Round-plaque phenotypes in the presence of neutralizing anti-HAdV-C2 antibodies and in unperturbed HAdV-C2 infections. (A) Schematic overview of pathogen transmission routes in cell cultures. Cell lysis kills the donor cell and releases progeny, while nonlytic egress preserves the infected donor cell. Convection in the medium leads to long-distance, comet-shaped plaques, and cell-free virus transmission is susceptible to neutralizing antibodies (Abs). In contrast, direct cell-to-cell spread of the virus gives rise to symmetric slow-growing plaques resistant to neutralizing antibodies.

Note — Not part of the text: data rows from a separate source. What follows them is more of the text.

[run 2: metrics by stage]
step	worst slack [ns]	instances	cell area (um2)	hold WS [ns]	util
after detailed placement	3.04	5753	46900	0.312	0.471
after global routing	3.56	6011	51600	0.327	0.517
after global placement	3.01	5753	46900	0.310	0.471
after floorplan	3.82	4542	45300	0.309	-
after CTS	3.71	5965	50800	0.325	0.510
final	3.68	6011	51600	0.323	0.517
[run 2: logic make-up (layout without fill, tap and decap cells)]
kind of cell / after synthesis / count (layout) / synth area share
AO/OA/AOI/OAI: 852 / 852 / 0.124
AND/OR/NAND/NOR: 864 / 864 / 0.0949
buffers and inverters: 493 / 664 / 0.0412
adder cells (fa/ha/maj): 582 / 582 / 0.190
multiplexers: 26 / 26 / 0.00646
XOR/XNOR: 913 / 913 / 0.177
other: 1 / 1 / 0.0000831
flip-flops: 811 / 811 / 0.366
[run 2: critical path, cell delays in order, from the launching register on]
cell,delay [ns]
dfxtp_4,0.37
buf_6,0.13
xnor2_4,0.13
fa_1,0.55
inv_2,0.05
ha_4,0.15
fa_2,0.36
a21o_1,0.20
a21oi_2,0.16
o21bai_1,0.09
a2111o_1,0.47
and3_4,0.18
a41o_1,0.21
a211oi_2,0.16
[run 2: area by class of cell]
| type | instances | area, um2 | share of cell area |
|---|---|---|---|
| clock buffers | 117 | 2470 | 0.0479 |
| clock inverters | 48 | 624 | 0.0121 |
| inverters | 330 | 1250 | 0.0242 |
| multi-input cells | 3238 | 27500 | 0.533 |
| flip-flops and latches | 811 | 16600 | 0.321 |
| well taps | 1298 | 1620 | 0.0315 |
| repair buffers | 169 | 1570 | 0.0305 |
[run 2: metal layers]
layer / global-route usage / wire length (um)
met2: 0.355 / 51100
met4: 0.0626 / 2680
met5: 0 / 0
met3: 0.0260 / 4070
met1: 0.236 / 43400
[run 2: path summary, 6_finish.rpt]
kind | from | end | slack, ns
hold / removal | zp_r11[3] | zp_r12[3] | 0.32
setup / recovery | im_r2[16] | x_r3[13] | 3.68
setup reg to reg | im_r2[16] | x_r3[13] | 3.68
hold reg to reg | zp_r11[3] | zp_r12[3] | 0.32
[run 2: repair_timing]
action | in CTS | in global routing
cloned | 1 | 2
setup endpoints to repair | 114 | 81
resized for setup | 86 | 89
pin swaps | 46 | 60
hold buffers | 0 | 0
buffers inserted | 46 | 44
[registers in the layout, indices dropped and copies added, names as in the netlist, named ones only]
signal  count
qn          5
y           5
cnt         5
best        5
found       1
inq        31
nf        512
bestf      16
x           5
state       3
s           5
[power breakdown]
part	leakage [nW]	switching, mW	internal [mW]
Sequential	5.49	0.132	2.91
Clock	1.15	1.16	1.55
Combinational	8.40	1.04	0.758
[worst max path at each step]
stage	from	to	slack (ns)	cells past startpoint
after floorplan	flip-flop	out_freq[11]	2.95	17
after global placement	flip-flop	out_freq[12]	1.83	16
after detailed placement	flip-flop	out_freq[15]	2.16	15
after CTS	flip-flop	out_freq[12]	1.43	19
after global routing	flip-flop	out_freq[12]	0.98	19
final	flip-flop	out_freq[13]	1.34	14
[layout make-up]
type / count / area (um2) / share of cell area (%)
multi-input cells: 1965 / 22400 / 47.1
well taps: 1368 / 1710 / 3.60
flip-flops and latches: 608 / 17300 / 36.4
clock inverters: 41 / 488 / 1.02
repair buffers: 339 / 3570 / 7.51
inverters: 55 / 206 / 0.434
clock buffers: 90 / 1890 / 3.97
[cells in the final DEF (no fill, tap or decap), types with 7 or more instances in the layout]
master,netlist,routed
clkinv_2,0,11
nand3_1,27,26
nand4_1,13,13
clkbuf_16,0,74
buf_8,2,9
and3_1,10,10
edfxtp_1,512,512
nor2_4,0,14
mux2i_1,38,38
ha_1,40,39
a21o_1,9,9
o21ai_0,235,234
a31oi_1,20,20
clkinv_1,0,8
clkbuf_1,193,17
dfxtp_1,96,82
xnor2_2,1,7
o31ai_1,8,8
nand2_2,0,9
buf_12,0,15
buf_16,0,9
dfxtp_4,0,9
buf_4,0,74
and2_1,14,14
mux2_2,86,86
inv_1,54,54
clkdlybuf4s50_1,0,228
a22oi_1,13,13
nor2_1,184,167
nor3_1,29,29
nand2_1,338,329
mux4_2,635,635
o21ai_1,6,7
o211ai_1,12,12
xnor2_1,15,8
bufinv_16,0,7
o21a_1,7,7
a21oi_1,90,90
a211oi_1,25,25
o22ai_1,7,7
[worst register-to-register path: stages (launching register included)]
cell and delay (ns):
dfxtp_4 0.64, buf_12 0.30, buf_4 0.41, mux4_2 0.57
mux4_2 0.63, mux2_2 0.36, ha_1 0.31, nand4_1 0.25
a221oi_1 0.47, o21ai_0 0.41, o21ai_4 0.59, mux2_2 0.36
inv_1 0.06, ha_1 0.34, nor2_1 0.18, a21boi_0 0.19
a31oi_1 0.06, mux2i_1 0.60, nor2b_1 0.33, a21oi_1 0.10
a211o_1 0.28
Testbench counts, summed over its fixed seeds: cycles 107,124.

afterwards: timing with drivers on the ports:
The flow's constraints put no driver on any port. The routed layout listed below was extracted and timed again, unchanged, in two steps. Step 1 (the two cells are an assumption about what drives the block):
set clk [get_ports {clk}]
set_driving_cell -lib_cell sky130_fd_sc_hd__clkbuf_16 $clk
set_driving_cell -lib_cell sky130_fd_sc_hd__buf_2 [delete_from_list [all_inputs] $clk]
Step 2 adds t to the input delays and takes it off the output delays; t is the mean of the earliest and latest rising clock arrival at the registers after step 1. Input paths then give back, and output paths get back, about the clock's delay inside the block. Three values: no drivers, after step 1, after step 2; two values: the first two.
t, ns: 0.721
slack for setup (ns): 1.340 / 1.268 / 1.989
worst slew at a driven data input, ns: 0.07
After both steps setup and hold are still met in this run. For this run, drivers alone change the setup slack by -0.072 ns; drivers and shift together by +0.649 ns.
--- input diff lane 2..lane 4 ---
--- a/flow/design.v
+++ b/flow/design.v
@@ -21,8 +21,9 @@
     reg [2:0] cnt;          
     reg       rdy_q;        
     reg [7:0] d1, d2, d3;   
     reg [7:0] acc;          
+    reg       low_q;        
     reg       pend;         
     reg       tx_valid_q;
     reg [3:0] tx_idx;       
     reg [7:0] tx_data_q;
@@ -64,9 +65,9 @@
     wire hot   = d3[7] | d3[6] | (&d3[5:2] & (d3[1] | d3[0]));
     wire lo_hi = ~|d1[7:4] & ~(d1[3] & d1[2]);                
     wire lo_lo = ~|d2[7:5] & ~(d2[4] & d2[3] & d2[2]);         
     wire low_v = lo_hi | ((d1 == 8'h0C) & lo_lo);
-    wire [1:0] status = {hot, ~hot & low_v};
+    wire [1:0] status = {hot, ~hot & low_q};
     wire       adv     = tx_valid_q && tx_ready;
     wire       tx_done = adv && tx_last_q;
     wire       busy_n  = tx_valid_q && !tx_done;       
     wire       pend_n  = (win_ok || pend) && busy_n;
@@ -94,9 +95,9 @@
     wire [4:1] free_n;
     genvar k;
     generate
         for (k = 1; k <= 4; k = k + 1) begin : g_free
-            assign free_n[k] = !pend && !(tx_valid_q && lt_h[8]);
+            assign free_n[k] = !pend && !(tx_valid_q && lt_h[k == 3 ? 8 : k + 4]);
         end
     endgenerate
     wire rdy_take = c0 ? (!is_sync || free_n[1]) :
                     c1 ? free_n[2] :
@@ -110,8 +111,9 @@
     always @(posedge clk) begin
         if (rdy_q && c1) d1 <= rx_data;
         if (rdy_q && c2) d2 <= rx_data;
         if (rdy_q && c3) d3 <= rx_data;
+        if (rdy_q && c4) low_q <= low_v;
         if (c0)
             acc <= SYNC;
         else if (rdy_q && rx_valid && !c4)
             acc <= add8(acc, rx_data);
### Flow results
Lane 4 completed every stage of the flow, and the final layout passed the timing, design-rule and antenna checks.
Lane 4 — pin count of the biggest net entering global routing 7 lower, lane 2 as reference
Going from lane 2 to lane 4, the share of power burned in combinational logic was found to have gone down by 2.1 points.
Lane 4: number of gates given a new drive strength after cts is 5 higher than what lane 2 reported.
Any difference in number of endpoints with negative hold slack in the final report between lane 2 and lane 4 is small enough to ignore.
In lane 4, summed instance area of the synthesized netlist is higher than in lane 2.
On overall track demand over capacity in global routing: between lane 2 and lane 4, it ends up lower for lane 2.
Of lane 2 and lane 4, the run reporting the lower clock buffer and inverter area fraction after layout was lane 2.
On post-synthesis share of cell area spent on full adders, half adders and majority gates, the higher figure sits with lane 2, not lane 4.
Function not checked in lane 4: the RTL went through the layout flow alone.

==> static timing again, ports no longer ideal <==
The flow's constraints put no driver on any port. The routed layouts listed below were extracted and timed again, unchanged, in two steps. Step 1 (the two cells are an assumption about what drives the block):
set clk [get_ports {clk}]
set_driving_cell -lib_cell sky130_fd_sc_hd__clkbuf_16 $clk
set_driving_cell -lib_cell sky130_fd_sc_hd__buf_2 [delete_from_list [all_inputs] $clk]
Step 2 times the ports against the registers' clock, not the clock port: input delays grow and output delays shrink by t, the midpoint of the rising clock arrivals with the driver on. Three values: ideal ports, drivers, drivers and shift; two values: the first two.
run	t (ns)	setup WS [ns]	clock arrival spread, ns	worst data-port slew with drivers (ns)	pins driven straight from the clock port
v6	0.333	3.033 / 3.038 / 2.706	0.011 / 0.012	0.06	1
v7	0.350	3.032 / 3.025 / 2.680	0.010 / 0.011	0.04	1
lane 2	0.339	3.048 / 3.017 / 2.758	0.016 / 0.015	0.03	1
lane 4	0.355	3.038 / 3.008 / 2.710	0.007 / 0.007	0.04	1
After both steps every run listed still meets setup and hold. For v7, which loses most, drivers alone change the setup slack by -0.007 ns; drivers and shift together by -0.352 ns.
From an optimization exercise on the open Yosys and OpenROAD flow, aimed at small area; shortcuts taken in it are not production practice. Where RTL was checked, it was by simulation tests only, not by an equivalence proof against the original. No activity file was given, so power comes from the tool's default toggle rates.

Design f405_sio, start of the top module:
module f405_sio (
    input  wire        clk,
    input  wire        rst,
    input  wire        cmd_valid,
    output wire        cmd_ready,
    input  wire [39:0] cmd_word,
    output wire        resp_valid,
    output wire [31:0] resp_data,
    output wire [1:0]  resp_err,
    output wire        line_out,
    input  wire        raw_we,
    input  wire [2:0]  raw_ch,
    input  wire [15:0] raw_data,
    input  wire        scan_done,
    input  wire [2:0]  cfg_fail,
    output wire        scan_ack
);
    localparam [7:0] OP_CTEN    = 8'h01;
    localparam [7:0] OP_GOALC   = 8'h02;
    localparam [7:0] OP_GOALMS  = 8'h03;
    localparam [7:0] OP_REACHED = 8'h04;
    localparam [7:0] OP_SLEEP   = 8'h05;
    localparam [7:0] OP_TXINIT  = 8'h08;
    localparam [7:0] OP_TX      = 8'h09;
    localparam [7:0] OP_TXIDX   = 8'h0A;
    localparam [7:0] OP_ACQINIT = 8'h10;
    localparam [7:0] OP_ACQRD   = 8'h11;
    localparam [4:0] S_IDLE  = 5'd0;
    localparam [4:0] S_RESP  = 5'd1;    
    localparam [4:0] S_CTEN  = 5'd2;    
    localparam [4:0] S_ZERO  = 5'd3;    
    localparam [4:0] S_ACQ0  = 5'd4;    
    localparam [4:0] S_ACQI  = 5'd5;    
    localparam [4:0] S_BADCH = 5'd6;    
    localparam [4:0] S_ILL   = 5'd7;    
    localparam [4:0] S_SNAP  = 5'd8;    
    localparam [4:0] S_ADD   = 5'd9;    
    localparam [4:0] S_SHR   = 5'd10;   
    localparam [4:0] S_RD0   = 5'd11;   
    localparam [4:0] S_RDW   = 5'd12;   
    localparam [4:0] S_RDS   = 5'd13;   
    localparam [4:0] S_SLP0  = 5'd14;   
    localparam [4:0] S_SLP1  = 5'd15;   
    localparam [4:0] S_MDI   = 5'd16;   
    localparam [4:0] S_MUL   = 5'd17;   
    localparam [4:0] S_DIV   = 5'd18;   
  ...
==> flow/config.mk <==
export PLATFORM = sky130hd
export DESIGN_NAME = f405_sio
export DESIGN_NICKNAME = f405_sio
export VERILOG_FILES = /design/flow/design.v
export SDC_FILE = /design/flow/constraint.sdc
export NUM_CORES = 4
export LEC_CHECK = 0
export ABC_AREA = 1
export CAP_MARGIN = 20
export CORE_MARGIN = 2
export CORE_UTILIZATION = 70
export SLEW_MARGIN = 20
==> flow/constraint.sdc <==
create_clock -name core_clock -period 12.0 [get_ports {clk}]
set_input_delay 2.4000 -clock core_clock [delete_from_list [all_inputs] [get_ports {clk}]]
set_output_delay 2.4000 -clock core_clock [all_outputs]
set_load 0.01 [all_outputs]
standard.sh (not shown) runs the stock make flow with config.mk's settings and CLKGATE_MAP_FILE= SYNTH_SCRIPT=/design/flow/synth_recipe.tcl, a recipe that flattens the netlist after the stock synthesis.
==> flow/flow/run.sh <==
#!/bin/bash
# The standard layout, with a leaner clock tree: no dummy loads and
# sink clusters of up to 16 flip-flops per clkbuf_8 leaf buffer.
set -euo pipefail
export CTS_ARGS="-sink_clustering_enable -repair_clock_nets -dont_use_dummy_load -buf_list sky130_fd_sc_hd__clkbuf_8 -sink_clustering_size 16 -sink_clustering_max_diameter 60"
bash standard.sh > standard_make.log 2>&1
Edit:
==> flow/flow/run.sh (replaced) <==
#!/bin/bash
# The standard layout, with a leaner clock tree: no dummy loads and
# sink clusters of up to 16 flip-flops per clkbuf_8 leaf buffer.
set -euo pipefail
export CTS_ARGS="-sink_clustering_enable -repair_clock_nets -dont_use_dummy_load -buf_list sky130_fd_sc_hd__clkbuf_8 -sink_clustering_size 18 -sink_clustering_max_diameter 50"
bash standard.sh > standard_make.log 2>&1
CORE_UTILIZATION = 85   (was 70)
PLACE_DENSITY = 0.9   (was not set)
After rerunning: This time the run stopped in global routing with GRT-0116; synthesized area does not change; synthesized cell count stays the same.

---

f405_sio, a different RTL version from the one above (not shown whole).
Size in the first run: about 2,900 flip-flops, ~110 I/O pins, roughly 71,000 µm² of cells after synthesis.
==> flow/config.mk <==
export PLATFORM = sky130hd
export DESIGN_NAME = f405_sio
export DESIGN_NICKNAME = f405_sio
export VERILOG_FILES = /design/flow/design.v
export SDC_FILE = /design/flow/constraint.sdc
export NUM_CORES = 4
export LEC_CHECK = 0
export ABC_AREA = 1
export CAP_MARGIN = 20
export CORE_MARGIN = 2
export CORE_UTILIZATION = 70
export SLEW_MARGIN = 20
==> flow/constraint.sdc <==
create_clock -name core_clock -period 12.0 [get_ports {clk}]
set_input_delay 2.4000 -clock core_clock [delete_from_list [all_inputs] [get_ports {clk}]]
set_output_delay 2.4000 -clock core_clock [all_outputs]
set_load 0.01 [all_outputs]
==> flow/flow/run.sh <==
#!/bin/bash
# Standard layout with a leaner clock tree: no dummy loads, larger sink clusters.
set -euo pipefail
export CTS_ARGS="-sink_clustering_enable -repair_clock_nets -dont_use_dummy_load -buf_list sky130_fd_sc_hd__clkbuf_8 -sink_clustering_size 16 -sink_clustering_max_diameter 60"
bash standard.sh > standard_make.log 2>&1
The starting point finished clean.
Next try:
==> flow/run.sh (new file) <==
#!/bin/bash
# synth_recipe.tcl (not shown) runs the flow's synth.tcl, then flattens the netlist and writes it again
# the make line also repeats each setting of config.mk as NAME=value (left out here)
make -C /OpenROAD-flow-scripts/flow DESIGN_CONFIG=/design/flow/config.mk WORK_HOME=/design/flow/orfs CLKGATE_MAP_FILE= SYNTH_SCRIPT=/design/flow/synth_recipe.tcl finish
--- a/flow/config.mk
+++ b/flow/config.mk
@@ -11,2 +11,4 @@
 export CORE_UTILIZATION = 70
+export CTS_BUF_LIST = sky130_fd_sc_hd__clkbuf_8
+export CTS_CLUSTER_SIZE = 24
 export SLEW_MARGIN = 20
removed: flow/flow/run.sh
removed: flow/standard.sh
Outcome: Synthesized cell count does not change; routed wire length increases by 13%; total power increases by about 21%.
Function was not checked in any run of this note: the RTL went through the layout flow alone.

==> port drivers added, routing unchanged <==
No port has a modelled driver above. Below, the same layouts with a new extraction and two added sets of constraints.
Step 1: set_driving_cell puts a clkbuf_16 on clk and a buf_2 on each other input, an assumption about the parent block.
Step 2 also shifts input and output timing later by t, the mid clock arrival at the registers, as if the neighbouring blocks saw the same clock.
Slacks: ideal ports / drivers / drivers and shift; pairs: ideal ports / drivers.
run	shift t [ns]	slack for setup (ns)	worst slew at a driven data input, ns
the first run of note 1	0.898	6.041 / 6.013 / 6.013	0.12
the first run of note 2	0.907	6.067 / 6.022 / 6.022	0.09
the second run of note 2	1.011	6.068 / 6.034 / 6.034	0.09
After both steps setup and hold are still met in every run listed. The setup slack of the first run of note 2, which loses most, moves by -0.045 ns with the drivers and by -0.045 ns with both steps.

Axes indicate side or top-down views. (B) Inhibition of cell-free HAdV-C2-dE3B-GFP transmission by anti-HAdV-C2/5 neutralizing serum. Nuclei are shown in blue. (C) Infection of A549 cells with limiting amounts of HAdV-C2-dE3B-GFP (<1 PFU/well; 9 to 75 VP/well) in 160 wells gives rise to 33 single plaques/well. Twenty-four wells contained GFP-positive comet-shaped plaques (top), and nine developed delayed round plaques (bottom). Dashed colored squares indicate magnified regions of the first-round infected cell below. An infected cell leading to a comet-shaped plaque (top, pink arrows) lyses at 3 dpi, as indicated by the loss of the GFP signal. An infected cell giving rise to a round plaque (bottom, orange arrows) remains GFP positive. Bar = 1 mm.

FIG 6

Susceptibility of HAdV to nelfinavir correlates with plaque shape. (A) TI₅₀ calculated from the ratio of the nelfinavir concentration causing 50% toxicity (TC₅₀) and the concentration leading to 50% plaque reduction (EC₅₀). Different HAdVs, mouse adenoviruses (MAdV), and herpes simplex virus 1 (HSV-1) were tested in different cancer and primary cell lines. For detailed information and statistics, see Table S2 in the supplemental material. (B) Representative microscopic and macroscopic plaque morphologies of nelfinavir-sensitive and -insensitive HAdV types. Grayscale images show plaques based on epifluorescence microscopy of hexon immunostaining or GFP expression in A549 cells (96-well format) (bar = 1 mm). Colored images show plaques visualized by crystal violet staining in A549 cells (12-well format) (bar = 5 mm).